## GOAL OF THE EXERCISE
Your job with the data below is to output exactly the lines from the one holding "length | 5.08 mm |" down to the one holding "H-tree Lvls | 2 |", both included, and no others.

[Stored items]
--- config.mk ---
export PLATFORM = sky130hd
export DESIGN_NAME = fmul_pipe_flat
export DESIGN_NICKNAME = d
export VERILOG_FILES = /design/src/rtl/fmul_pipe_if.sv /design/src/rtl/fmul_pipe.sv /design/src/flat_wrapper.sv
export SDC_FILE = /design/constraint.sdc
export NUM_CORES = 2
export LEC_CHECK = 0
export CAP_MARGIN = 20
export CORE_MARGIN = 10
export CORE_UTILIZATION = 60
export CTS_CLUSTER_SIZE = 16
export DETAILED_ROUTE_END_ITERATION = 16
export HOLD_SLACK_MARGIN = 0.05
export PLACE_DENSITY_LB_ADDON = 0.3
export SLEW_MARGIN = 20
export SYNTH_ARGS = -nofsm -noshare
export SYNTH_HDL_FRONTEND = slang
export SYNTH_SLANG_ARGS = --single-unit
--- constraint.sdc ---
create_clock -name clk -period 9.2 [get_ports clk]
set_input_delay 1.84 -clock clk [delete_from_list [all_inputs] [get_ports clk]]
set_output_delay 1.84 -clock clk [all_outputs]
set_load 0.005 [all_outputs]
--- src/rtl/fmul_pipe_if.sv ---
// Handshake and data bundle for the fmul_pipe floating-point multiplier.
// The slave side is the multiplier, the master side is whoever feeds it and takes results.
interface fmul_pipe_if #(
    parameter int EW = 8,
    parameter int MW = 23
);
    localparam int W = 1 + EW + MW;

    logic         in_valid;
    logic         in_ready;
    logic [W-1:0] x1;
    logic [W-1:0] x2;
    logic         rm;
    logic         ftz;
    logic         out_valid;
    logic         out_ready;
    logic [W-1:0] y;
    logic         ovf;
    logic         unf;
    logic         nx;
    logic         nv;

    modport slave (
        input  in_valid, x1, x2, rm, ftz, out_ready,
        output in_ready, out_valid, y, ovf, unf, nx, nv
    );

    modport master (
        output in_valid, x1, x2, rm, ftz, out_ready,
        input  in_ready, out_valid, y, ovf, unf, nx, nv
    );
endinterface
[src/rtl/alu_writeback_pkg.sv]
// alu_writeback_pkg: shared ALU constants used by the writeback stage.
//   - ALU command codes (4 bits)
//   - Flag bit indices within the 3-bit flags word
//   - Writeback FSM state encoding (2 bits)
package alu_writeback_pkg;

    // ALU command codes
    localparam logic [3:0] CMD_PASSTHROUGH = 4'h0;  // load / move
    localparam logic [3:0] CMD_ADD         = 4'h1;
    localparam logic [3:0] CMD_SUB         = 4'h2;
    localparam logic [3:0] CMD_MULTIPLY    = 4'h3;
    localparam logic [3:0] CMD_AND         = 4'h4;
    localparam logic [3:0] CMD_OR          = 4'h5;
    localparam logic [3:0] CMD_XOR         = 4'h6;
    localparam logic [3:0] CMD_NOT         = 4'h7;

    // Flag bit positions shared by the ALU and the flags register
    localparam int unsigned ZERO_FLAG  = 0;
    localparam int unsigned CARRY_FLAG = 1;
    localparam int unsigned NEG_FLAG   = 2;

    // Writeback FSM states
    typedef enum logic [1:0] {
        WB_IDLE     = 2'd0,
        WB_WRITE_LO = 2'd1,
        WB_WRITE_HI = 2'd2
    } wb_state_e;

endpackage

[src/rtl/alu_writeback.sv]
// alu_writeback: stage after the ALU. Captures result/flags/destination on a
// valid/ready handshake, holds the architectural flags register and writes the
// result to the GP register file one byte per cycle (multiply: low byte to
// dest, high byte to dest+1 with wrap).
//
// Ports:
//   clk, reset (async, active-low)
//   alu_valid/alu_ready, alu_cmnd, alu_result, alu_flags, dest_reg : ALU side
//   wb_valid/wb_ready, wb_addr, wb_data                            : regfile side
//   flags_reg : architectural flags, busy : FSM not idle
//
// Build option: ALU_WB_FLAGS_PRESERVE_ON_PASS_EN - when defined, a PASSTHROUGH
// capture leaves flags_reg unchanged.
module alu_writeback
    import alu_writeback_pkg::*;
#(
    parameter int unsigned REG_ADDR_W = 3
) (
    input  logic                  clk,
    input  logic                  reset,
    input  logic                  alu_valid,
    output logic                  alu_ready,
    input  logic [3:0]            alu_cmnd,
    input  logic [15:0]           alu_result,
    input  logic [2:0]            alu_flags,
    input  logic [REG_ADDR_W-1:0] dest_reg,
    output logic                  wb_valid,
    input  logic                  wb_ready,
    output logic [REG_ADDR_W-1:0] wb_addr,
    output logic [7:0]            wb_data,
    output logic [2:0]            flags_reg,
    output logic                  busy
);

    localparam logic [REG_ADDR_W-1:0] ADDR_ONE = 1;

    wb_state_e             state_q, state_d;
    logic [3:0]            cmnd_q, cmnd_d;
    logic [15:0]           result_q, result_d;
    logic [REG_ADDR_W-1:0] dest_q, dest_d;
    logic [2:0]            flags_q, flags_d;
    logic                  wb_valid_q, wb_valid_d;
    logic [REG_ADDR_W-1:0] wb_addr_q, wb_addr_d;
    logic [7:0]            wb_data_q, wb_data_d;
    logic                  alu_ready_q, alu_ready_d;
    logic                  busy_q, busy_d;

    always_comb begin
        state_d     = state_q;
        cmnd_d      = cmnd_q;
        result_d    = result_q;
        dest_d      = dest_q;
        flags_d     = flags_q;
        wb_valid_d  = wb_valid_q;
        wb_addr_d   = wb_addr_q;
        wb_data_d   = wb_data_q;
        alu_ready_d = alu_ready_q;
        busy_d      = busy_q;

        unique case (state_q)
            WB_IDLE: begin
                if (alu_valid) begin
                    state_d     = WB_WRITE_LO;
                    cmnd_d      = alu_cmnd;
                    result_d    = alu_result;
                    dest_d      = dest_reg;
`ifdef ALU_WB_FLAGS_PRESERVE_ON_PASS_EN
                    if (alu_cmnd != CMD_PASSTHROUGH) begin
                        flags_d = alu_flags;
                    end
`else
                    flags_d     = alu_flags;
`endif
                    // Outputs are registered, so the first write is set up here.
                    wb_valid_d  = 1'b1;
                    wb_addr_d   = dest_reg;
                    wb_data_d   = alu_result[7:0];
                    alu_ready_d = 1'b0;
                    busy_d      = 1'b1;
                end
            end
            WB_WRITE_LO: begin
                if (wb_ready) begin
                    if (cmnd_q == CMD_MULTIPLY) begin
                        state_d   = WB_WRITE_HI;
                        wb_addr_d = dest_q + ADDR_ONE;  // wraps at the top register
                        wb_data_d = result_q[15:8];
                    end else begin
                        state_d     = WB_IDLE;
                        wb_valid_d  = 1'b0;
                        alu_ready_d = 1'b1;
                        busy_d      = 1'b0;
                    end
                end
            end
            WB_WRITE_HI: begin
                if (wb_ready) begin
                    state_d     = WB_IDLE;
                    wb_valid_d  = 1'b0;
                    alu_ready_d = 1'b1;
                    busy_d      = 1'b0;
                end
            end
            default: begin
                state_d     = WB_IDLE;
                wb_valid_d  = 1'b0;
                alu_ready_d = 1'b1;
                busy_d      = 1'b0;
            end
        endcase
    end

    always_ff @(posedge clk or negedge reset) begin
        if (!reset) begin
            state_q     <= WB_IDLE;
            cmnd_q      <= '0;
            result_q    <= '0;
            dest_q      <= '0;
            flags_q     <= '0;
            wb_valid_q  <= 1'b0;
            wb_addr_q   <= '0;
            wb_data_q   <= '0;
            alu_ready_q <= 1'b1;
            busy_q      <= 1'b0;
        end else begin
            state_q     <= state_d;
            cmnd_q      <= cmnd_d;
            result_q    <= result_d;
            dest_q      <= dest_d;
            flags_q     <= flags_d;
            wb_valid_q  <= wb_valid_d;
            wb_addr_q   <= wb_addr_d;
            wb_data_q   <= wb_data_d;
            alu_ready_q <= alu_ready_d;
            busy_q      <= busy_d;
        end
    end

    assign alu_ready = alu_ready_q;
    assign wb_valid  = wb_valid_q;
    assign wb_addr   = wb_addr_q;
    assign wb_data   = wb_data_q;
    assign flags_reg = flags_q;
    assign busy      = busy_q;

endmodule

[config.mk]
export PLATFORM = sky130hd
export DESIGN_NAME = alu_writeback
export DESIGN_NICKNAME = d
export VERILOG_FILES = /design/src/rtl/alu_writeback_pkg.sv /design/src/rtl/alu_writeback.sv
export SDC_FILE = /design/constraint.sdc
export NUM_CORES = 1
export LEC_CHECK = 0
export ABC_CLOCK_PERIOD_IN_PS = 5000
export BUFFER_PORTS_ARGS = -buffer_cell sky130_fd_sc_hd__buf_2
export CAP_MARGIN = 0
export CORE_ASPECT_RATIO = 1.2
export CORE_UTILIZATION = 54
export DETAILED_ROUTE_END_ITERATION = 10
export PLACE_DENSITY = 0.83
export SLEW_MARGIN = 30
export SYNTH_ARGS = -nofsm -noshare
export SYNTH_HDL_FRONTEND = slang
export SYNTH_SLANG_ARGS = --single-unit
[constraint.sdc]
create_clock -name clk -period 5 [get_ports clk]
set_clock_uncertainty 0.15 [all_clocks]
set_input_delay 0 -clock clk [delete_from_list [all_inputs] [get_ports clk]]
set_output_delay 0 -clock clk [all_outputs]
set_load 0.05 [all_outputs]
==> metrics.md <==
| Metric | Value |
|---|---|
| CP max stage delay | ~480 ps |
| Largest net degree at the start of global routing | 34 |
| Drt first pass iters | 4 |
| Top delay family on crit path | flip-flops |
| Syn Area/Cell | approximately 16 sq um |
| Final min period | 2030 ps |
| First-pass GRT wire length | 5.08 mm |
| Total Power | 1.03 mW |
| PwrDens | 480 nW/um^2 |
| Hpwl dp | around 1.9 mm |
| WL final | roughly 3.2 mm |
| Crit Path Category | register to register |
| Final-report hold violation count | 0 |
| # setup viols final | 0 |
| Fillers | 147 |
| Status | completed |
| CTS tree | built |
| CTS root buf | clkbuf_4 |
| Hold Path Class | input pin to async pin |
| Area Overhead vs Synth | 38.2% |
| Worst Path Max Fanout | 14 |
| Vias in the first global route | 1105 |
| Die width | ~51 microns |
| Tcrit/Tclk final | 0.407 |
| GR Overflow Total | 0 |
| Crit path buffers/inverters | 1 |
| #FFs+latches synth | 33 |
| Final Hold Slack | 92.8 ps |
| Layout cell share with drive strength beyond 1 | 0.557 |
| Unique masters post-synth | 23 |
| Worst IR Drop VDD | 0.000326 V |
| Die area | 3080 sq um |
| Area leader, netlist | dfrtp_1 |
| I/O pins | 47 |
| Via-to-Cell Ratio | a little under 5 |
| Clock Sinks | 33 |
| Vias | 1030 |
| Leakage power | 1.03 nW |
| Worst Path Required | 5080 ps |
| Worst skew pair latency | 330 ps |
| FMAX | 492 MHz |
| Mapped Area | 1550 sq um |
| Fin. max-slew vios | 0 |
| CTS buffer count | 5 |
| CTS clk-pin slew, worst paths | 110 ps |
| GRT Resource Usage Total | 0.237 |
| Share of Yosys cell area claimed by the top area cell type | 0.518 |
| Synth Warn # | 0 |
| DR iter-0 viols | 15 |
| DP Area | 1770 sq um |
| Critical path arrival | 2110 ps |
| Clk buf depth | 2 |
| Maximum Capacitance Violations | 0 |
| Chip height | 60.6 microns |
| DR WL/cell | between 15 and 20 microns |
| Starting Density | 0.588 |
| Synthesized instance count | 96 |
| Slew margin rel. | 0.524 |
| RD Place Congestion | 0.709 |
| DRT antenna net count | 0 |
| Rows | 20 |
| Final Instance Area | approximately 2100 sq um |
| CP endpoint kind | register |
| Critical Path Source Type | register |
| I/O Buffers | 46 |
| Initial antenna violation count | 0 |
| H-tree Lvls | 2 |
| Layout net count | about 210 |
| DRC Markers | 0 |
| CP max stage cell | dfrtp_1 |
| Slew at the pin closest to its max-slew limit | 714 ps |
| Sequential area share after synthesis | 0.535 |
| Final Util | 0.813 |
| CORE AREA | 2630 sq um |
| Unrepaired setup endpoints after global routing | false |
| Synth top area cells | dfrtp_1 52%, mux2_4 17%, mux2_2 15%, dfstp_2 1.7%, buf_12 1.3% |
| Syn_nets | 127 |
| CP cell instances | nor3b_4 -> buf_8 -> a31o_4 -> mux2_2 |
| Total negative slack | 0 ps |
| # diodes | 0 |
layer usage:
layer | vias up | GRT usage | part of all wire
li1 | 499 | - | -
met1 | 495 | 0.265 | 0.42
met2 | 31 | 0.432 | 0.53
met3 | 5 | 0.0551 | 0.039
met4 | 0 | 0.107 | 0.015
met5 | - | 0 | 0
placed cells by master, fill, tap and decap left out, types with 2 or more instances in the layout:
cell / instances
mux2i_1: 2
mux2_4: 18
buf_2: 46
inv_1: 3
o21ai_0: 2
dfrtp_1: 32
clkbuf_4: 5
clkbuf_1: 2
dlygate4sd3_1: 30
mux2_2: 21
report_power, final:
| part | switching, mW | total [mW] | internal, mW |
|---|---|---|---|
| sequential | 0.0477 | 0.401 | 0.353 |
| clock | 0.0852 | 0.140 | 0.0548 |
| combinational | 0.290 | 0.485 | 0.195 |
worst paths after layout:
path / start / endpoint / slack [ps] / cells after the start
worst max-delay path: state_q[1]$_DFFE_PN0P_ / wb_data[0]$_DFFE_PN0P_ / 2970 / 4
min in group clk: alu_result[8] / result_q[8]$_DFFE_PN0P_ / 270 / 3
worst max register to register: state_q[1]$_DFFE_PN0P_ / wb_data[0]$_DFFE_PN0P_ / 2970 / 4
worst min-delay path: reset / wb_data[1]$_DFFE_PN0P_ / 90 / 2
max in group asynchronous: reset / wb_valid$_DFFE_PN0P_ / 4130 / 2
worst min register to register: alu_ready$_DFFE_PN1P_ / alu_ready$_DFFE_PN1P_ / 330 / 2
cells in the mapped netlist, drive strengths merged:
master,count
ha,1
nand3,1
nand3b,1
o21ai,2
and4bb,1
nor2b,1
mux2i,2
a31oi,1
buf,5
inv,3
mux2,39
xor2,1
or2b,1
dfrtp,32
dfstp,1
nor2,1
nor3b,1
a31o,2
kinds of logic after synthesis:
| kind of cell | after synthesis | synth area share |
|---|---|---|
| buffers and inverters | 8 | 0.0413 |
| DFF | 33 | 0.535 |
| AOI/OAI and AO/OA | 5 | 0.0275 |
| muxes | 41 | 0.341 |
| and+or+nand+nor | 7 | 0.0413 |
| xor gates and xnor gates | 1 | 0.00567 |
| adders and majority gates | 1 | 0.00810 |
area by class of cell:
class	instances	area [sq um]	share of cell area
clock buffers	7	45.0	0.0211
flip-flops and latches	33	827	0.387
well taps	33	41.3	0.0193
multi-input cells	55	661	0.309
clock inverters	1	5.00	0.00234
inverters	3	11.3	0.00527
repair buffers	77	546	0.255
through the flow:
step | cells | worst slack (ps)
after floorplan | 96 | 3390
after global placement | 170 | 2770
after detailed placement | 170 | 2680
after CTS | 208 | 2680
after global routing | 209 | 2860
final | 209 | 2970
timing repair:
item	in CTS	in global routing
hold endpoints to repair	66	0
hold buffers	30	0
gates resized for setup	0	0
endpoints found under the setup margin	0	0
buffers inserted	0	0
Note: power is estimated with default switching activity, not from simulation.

## FINAL ANSWER
| First-pass GRT wire length | 5.08 mm |
| Total Power | 1.03 mW |
| PwrDens | 480 nW/um^2 |
| Hpwl dp | around 1.9 mm |
| WL final | roughly 3.2 mm |
| Crit Path Category | register to register |
| Final-report hold violation count | 0 |
| # setup viols final | 0 |
| Fillers | 147 |
| Status | completed |
| CTS tree | built |
| CTS root buf | clkbuf_4 |
| Hold Path Class | input pin to async pin |
| Area Overhead vs Synth | 38.2% |
| Worst Path Max Fanout | 14 |
| Vias in the first global route | 1105 |
| Die width | ~51 microns |
| Tcrit/Tclk final | 0.407 |
| GR Overflow Total | 0 |
| Crit path buffers/inverters | 1 |
| #FFs+latches synth | 33 |
| Final Hold Slack | 92.8 ps |
| Layout cell share with drive strength beyond 1 | 0.557 |
| Unique masters post-synth | 23 |
| Worst IR Drop VDD | 0.000326 V |
| Die area | 3080 sq um |
| Area leader, netlist | dfrtp_1 |
| I/O pins | 47 |
| Via-to-Cell Ratio | a little under 5 |
| Clock Sinks | 33 |
| Vias | 1030 |
| Leakage power | 1.03 nW |
| Worst Path Required | 5080 ps |
| Worst skew pair latency | 330 ps |
| FMAX | 492 MHz |
| Mapped Area | 1550 sq um |
| Fin. max-slew vios | 0 |
| CTS buffer count | 5 |
| CTS clk-pin slew, worst paths | 110 ps |
| GRT Resource Usage Total | 0.237 |
| Share of Yosys cell area claimed by the top area cell type | 0.518 |
| Synth Warn # | 0 |
| DR iter-0 viols | 15 |
| DP Area | 1770 sq um |
| Critical path arrival | 2110 ps |
| Clk buf depth | 2 |
| Maximum Capacitance Violations | 0 |
| Chip height | 60.6 microns |
| DR WL/cell | between 15 and 20 microns |
| Starting Density | 0.588 |
| Synthesized instance count | 96 |
| Slew margin rel. | 0.524 |
| RD Place Congestion | 0.709 |
| DRT antenna net count | 0 |
| Rows | 20 |
| Final Instance Area | approximately 2100 sq um |
| CP endpoint kind | register |
| Critical Path Source Type | register |
| I/O Buffers | 46 |
| Initial antenna violation count | 0 |
| H-tree Lvls | 2 |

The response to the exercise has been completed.